A recent publication by the EU-ASEAN Business Council (EU-ABC) has expressed great concern over issues regarding NTBs under the AEC. They identified five main problem areas, namely 1) import restrictions; 2) non-transparent & inconsistent customs processing practices; 3) regulatory requirements; 4) restrictions on foreign investment and ownership; and 5) lack of mutual recognition & harmonization of standards.
It is evident that the existence of NTBs presents a huge obstacle to the success of the AEC. The World Economic Forum found that the reduction of NTBs would have far larger benefits than the elimination of tariffs. Tariff removal can only increase global GDP by 0.7% and trade by 14.5%, whereas reducing NTBs halfway to global best practice could elevate GDP by 4.7% and trade by 10.1%. Clearly, greater efforts are needed to separate the legitimate public policy objectives of non-tariff measures from a desire to protect local interests.
In an attempt to highlight this issue, the Economic Research Institute for ASEAN and East Asia (ERIA) and the United Nations Conference on Trade and Development (UNCTAD) have just launched the Integrated Trade Intelligence Portal (I-TIP), which is a database detailing all of the NTBs in the ASEAN region. In contrast to the WTO’s report, I-TIP’s records show that there are now close to 6,000 NTBs in place. This reflects a crucial issue of inconsistency in data.

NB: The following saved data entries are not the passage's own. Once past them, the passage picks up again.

`config.mk`:
```
export PLATFORM = sky130hd
export DESIGN_NAME = ov7670_capture_ctrl
export DESIGN_NICKNAME = d
export VERILOG_FILES = /design/src/rtl/ov7670_capture_ctrl.sv
export SDC_FILE = /design/constraint.sdc
export NUM_CORES = 1
export LEC_CHECK = 0
export ABC_AREA = 1
export BUFFER_PORTS_ARGS = -buffer_cell sky130_fd_sc_hd__buf_2
export CAP_MARGIN = 40
export CORE_MARGIN = 2
export CORE_UTILIZATION = 35
export CTS_CLUSTER_SIZE = 25
export DETAILED_ROUTE_END_ITERATION = 6
export PLACE_DENSITY = 0.66
export SLEW_MARGIN = 0
export SYNTH_ARGS = -nofsm -noshare
export SYNTH_HDL_FRONTEND = slang
export SYNTH_SLANG_ARGS = --single-unit
```
`constraint.sdc`:
```
create_clock -name pclk -period 2.1 [get_ports pclk]
set_clock_uncertainty 0.15 [all_clocks]
set_input_delay 0.42 -clock pclk [delete_from_list [all_inputs] [get_ports pclk]]
set_output_delay 0.42 -clock pclk [all_outputs]
set_load 0.01 [all_outputs]
```
`src/rtl/ov7670_capture_ctrl.sv`:
```
// OV7670 frame capture sequencer: arms on request, gates one clean frame,
// checks geometry, commits good frames by ping-pong bank swap.
// Optional macro CAP_CONTINUOUS_EN: keep re-arming after each commit.
module ov7670_capture_ctrl #(
    parameter int IMG_WIDTH  = 320,
    parameter int IMG_HEIGHT = 240,
    parameter int PIX_CNT_W  = $clog2(IMG_WIDTH*IMG_HEIGHT+1),
    parameter int LINE_CNT_W = $clog2(IMG_HEIGHT+1)
) (
    input  logic                  pclk,
    input  logic                  reset,
    input  logic                  vsync,
    input  logic                  href,
    input  logic                  pix_we,
    input  logic                  cap_req,
    input  logic                  rd_release,
    output logic                  wr_en,
    output logic                  wr_bank,
    output logic                  rd_bank,
    output logic                  frame_rdy,
    output logic                  frame_err,
    output logic                  frame_drop,
    output logic                  busy,
    output logic [LINE_CNT_W-1:0] line_cnt
);

    typedef enum logic [1:0] {
        S_IDLE,
        S_ARM,
        S_CAPTURE,
        S_COMMIT
    } state_t;

    localparam logic [LINE_CNT_W-1:0] LINES_GOOD = LINE_CNT_W'(IMG_HEIGHT);
    localparam logic [PIX_CNT_W-1:0]  PIX_GOOD   = PIX_CNT_W'(IMG_WIDTH*IMG_HEIGHT);
    localparam logic [LINE_CNT_W-1:0] LINE_MAX   = '1;
    localparam logic [PIX_CNT_W-1:0]  PIX_MAX    = '1;

    state_t                state_q, state_d;
    logic                  vsync_q, href_q;
    logic [LINE_CNT_W-1:0] line_cnt_q, line_cnt_d;
    logic [PIX_CNT_W-1:0]  pix_cnt_q, pix_cnt_d;
    logic                  wr_bank_q, wr_bank_d;
    logic                  frame_rdy_q, frame_rdy_d;
    logic                  frame_err_q, frame_err_d;
    logic                  frame_drop_q, frame_drop_d;
`ifdef CAP_CONTINUOUS_EN
    logic                  cont_q, cont_d;
`endif

    logic vs_fall, vs_rise, href_rise, good;

    assign vs_fall   = vsync_q & ~vsync;
    assign vs_rise   = ~vsync_q & vsync;
    assign href_rise = ~href_q & href;
    assign good      = (line_cnt_q == LINES_GOOD) && (pix_cnt_q == PIX_GOOD);

    assign wr_en      = (state_q == S_CAPTURE);
    assign busy       = (state_q != S_IDLE);
    assign wr_bank    = wr_bank_q;
    assign rd_bank    = ~wr_bank_q;
    assign frame_rdy  = frame_rdy_q;
    assign frame_err  = frame_err_q;
    assign frame_drop = frame_drop_q;
    assign line_cnt   = line_cnt_q;

    // Next-state: sequencing, frame counters, commit/bank-swap decision
    always_comb begin
        state_d      = state_q;
        line_cnt_d   = line_cnt_q;
        pix_cnt_d    = pix_cnt_q;
        wr_bank_d    = wr_bank_q;
        frame_rdy_d  = frame_rdy_q & ~rd_release;
        frame_err_d  = 1'b0;
        frame_drop_d = 1'b0;
`ifdef CAP_CONTINUOUS_EN
        cont_d       = cont_q;
`endif
        unique case (state_q)
            S_IDLE: begin
                if (cap_req) begin
                    state_d = S_ARM;
`ifdef CAP_CONTINUOUS_EN
                    cont_d  = 1'b1;
`endif
                end
            end
            S_ARM: begin
`ifdef CAP_CONTINUOUS_EN
                if (cap_req) cont_d = 1'b0;
`endif
                if (vs_fall) begin
                    state_d    = S_CAPTURE;
                    line_cnt_d = '0;
                    pix_cnt_d  = '0;
                end
            end
            S_CAPTURE: begin
`ifdef CAP_CONTINUOUS_EN
                if (cap_req) cont_d = 1'b0;
`endif
                if (href_rise && line_cnt_q != LINE_MAX)
                    line_cnt_d = line_cnt_q + LINE_CNT_W'(1);
                if (pix_we && pix_cnt_q != PIX_MAX)
                    pix_cnt_d = pix_cnt_q + PIX_CNT_W'(1);
                if (vs_rise) state_d = S_COMMIT;
            end
            S_COMMIT: begin
                if (!good) begin
                    frame_err_d = 1'b1;
                end else if (!frame_rdy_q || rd_release) begin
                    wr_bank_d   = ~wr_bank_q;
                    frame_rdy_d = 1'b1;
                end else begin
                    frame_drop_d = 1'b1;
                end
`ifdef CAP_CONTINUOUS_EN
                state_d = (cont_q && !cap_req) ? S_ARM : S_IDLE;
`else
                state_d = S_IDLE;
`endif
            end
            default: state_d = S_IDLE;
        endcase
    end

    // State and datapath registers, synchronous reset
    always_ff @(posedge pclk) begin
        if (reset) begin
            state_q      <= S_IDLE;
            vsync_q      <= 1'b0;
            href_q       <= 1'b0;
            line_cnt_q   <= '0;
            pix_cnt_q    <= '0;
            wr_bank_q    <= 1'b0;
            frame_rdy_q  <= 1'b0;
            frame_err_q  <= 1'b0;
            frame_drop_q <= 1'b0;
`ifdef CAP_CONTINUOUS_EN
            cont_q       <= 1'b0;
`endif
        end else begin
            state_q      <= state_d;
            vsync_q      <= vsync;
            href_q       <= href;
            line_cnt_q   <= line_cnt_d;
            pix_cnt_q    <= pix_cnt_d;
            wr_bank_q    <= wr_bank_d;
            frame_rdy_q  <= frame_rdy_d;
            frame_err_q  <= frame_err_d;
            frame_drop_q <= frame_drop_d;
`ifdef CAP_CONTINUOUS_EN
            cont_q       <= cont_d;
`endif
        end
    end

endmodule

```
==> results.md <==
- Pre-CTS worst setup slack: -94.68 ps
- Root buffer cell: clkbuf_8
- Die W: around 77 µm
- Leakage Power: 1.043 nW
- Via-to-Cell Ratio: approximately 4.6
- Core area: 5107 µm²
- Number of I/O port buffers: 21
- RSZ-0062 raised after global routing: yes
- Worst Path Class, Setup: register to register
- Setup slack after layout: 56.02 ps
- Initial DRC count: a little under 80
- Drt first pass iters: 4
- # Max-Cap Violations: 0
- Post-synth EDFFs: 0
- Syn Nets: around 290
- CTS max path bufs: 2
- First-pass GRT wire length: 7024 µm
- Pwr/cell area: 785.0 nW/µm²
- Number of remaining DRC errors: 0
- Hold WC Path Type: input pin to register
- Final setup viols: 0
- Antenna violations before repair: 0
- Yosys cell types: 30
- Largest net degree at the start of global routing: 10
- #FFs+latches synth: 33
- Critical Path RT: around 2100 ps
- Startpoint types: register
- Detail Route Antenna Nets: 0
- Synthesized cell area: roughly 1800 µm²
- Tot GR Track Use: 0.1468
- Register area: approximately 660 µm²
- Main synth FF type: dfxtp_1
- CTS tree: built
- Fin nets: 328
- Worst-skew pair later-pin latency: 290 ps
- # IOs: 22
- Worst-path clk slew: 60 ps
- Final number of max-transition violations: 0
- Worst Path Arrival: 2070 ps
- Mapped Avg Cell Area: 6.785 µm²
- Register area share after synthesis: 0.3580
- CP Capture Type: register
- DIE AREA: 5870 µm²
- Layout cells sized above 1: 0.2444
- Filler cells: 546
- Routed WL: 3934 µm
- Max_slew headroom: 0.6732
- Slew @ Worst Pin: ~490 ps
- Multi-input gate area: roughly 1100 µm²
- # diodes: 0
- Die height: ~77 µm
- Synth warnings: 0
- Dpl cell area: 2121 µm²
- Final Util: 0.4486
- Routed len/inst: a little over 10 µm
- Overflow left after global routing: 0
- Peak Freq: a little under 0.5 GHz
- Worst-case vdd ir drop: 0.4847 mV
- Placer Congestion: 0.8516
- Top post-synthesis cells by area: dfxtp_1 36%, nand2_1 14%, inv_1 9.4%
- CTS sink count: 33
- Count leader, synth: nand2_1
- Fin. Hold Viols: 0
- DP Wirelength: around 3100 µm
- H-tree levels: 2
- Commonest cells post-synth: 67 x nand2_1, 46 x inv_1, 40 x nor2_1
- Cells after synthesis: 272
- Crit path max fanout: 8
- Final period util: 0.9733
- Synth area leader: dfxtp_1
- Top cell type's share of synthesized area: 0.3580
- Layout overhead on the synthesized area: 24.14%
- Final Cell Area: 2291 µm²
- Starting Density: 0.3613
- Row cnt: 26
- Via count: 1,745
- CTS Buf Count: 5
- Ys async rst share: 0
- Period minus WS final: 2044 ps
- Vias in the first global route: 1,619
- Status: finished clean
## power breakdown
group / switching [mW] / total [mW] / leakage [nW] / internal (mW)
sequential: 0.0239 / 0.685 / 0.268 / 0.661
combinational: 0.384 / 0.636 / 0.730 / 0.251
clock: 0.218 / 0.478 / 0.0443 / 0.260
total: 0.627 / 1.80 / 1.04 / 1.17
## layout by cell type, fill, tap and decap left out, types with 2 or more instances in the layout
| cell | netlist | routed |
|---|---|---|
| nand2_4 | 2 | 3 |
| nand2_1 | 67 | 60 |
| nand3_1 | 16 | 15 |
| buf_4 | 0 | 13 |
| clkbuf_8 | 0 | 6 |
| o21ai_0 | 11 | 10 |
| nand4_1 | 3 | 3 |
| a21oi_1 | 11 | 10 |
| ha_1 | 10 | 8 |
| nor3_1 | 8 | 7 |
| dfxtp_1 | 33 | 31 |
| inv_1 | 46 | 42 |
| nand2_2 | 3 | 9 |
| inv_2 | 1 | 5 |
| buf_2 | 1 | 21 |
| nor2_1 | 40 | 39 |
| dfxtp_2 | 0 | 2 |
| nor2_4 | 3 | 3 |
## per-stage QoR
step | power (mW) | TNS, ps | cells | hold WS (ps)
final | 1.798 | 0 | 381 | 216.0
after global routing | 1.929 | -436.8 | 381 | 219.1
after CTS | 1.800 | 0 | 380 | 203.4
after detailed placement | 1.302 | -541.9 | 373 | 337.1
after global placement | 1.291 | 0 | 373 | 322.3
after floorplan | 1.143 | 0 | 272 | 313.3
## registers in the layout, summed over array words and instances (netlist names)
register / cells
pix_cnt_q: 17
frame_drop: 1
state_q: 2
frame_rdy: 1
frame_err: 1
href_q: 1
wr_bank: 1
line_cnt: 8
vsync_q: 1
## worst max-delay path: stages (launching register included)
cell and delay, ps:
dfxtp_2 350, ha_4 150, nand2_4 40, inv_2 60, nand4_4 70, inv_2 70
nand2_2 50, nor4_2 150, ha_2 220, inv_2 40, nand2_2 50, nand2_2 70
nand3_4 140, nor2_4 70, nand3b_1 110, nand2_1 60, nand2_1 60, nor2_1 40
## final timing paths
path | from | endpoint | slack, ps | cells after the start
worst max-delay path | pix_cnt_q[0] | pix_cnt_q[13] | 60 | 17
worst min-delay path | vsync | vsync_q | 220 | 3
worst max register to register | pix_cnt_q[0] | pix_cnt_q[13] | 60 | 17
worst min register to register | pix_cnt_q[8] | pix_cnt_q[8] | 340 | 1
## per-layer routing
| layer | share of wire | routed length, µm | up-vias | global-route usage |
|---|---|---|---|---|
| met3 | 0.032 | 124 | 6 | 0.03555 |
| met1 | 0.48 | 1877 | 782 | 0.1757 |
| met5 | 0 | 0 | - | 0 |
| met4 | 0.017 | 67 | 0 | 0.05455 |
| met2 | 0.47 | 1864 | 26 | 0.2540 |
| li1 | - | - | 931 | - |
## cell families after synthesis
group,after synthesis,share of synthesized area
DFF,33,0.3580
buffers and inverters,50,0.1105
and+or+nand+nor,147,0.3620
AOI/OAI and AO/OA,32,0.1017
adders and majority gates,10,0.06780
## area by class of cell
| class | instances | area share |
|---|---|---|
| clock buffers | 7 | 0.03768 |
| repair buffers | 35 | 0.09721 |
| well taps | 70 | 0.03823 |
| multi-input cells | 189 | 0.4604 |
| inverters | 47 | 0.07701 |
| flip-flops and latches | 33 | 0.2895 |
## timing repair
action | 4_1_cts | 5_1_grt
pin swaps | 4 | 3
resized for setup | 10 | 15
endpoints found under the setup margin | 12 | 16
hold buffers | 0 | 0
setup buffers | 0 | 1
hold endpoints to repair | 0 | 0
No activity file was read; power rests on OpenSTA's default activity.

Based on I-TIP’s findings, more than half of the current NTBs are in two main categories: 1) sanitary and phytosanitary (SPS); and 2) technical barriers to trade (TBT). Furthermore, most of the SPS measures are imposed on food and drink items, whereas most of the TBT measures are placed on products of the chemical and allied industries. Some of these import restrictions might be due to legitimate reasons, such as public safety or national security. However, they can also be misused for less than legitimate reasons, especially the protection of domestic businesses at the expense of foreign competition.
I-TIP’s study also revealed that across the ASEAN countries, Thailand has the highest number of SPS and TBT measures. For example, Thailand has approximately 20 times as many SPS measures as Cambodia and Lao PDR, and about 15 times as many TBT measures as Myanmar. These differences pose a significant obstacle to the growth of the CMLV countries, which represent the least-developed ASEAN member states. Additionally, on a global scale, Thailand enacts roughly 40% of the world’s existing SPS measures, and 20% of TBT measures. By taking such a tough stance on imports, both inter-ASEAN and intra-ASEAN free trade is severely hindered.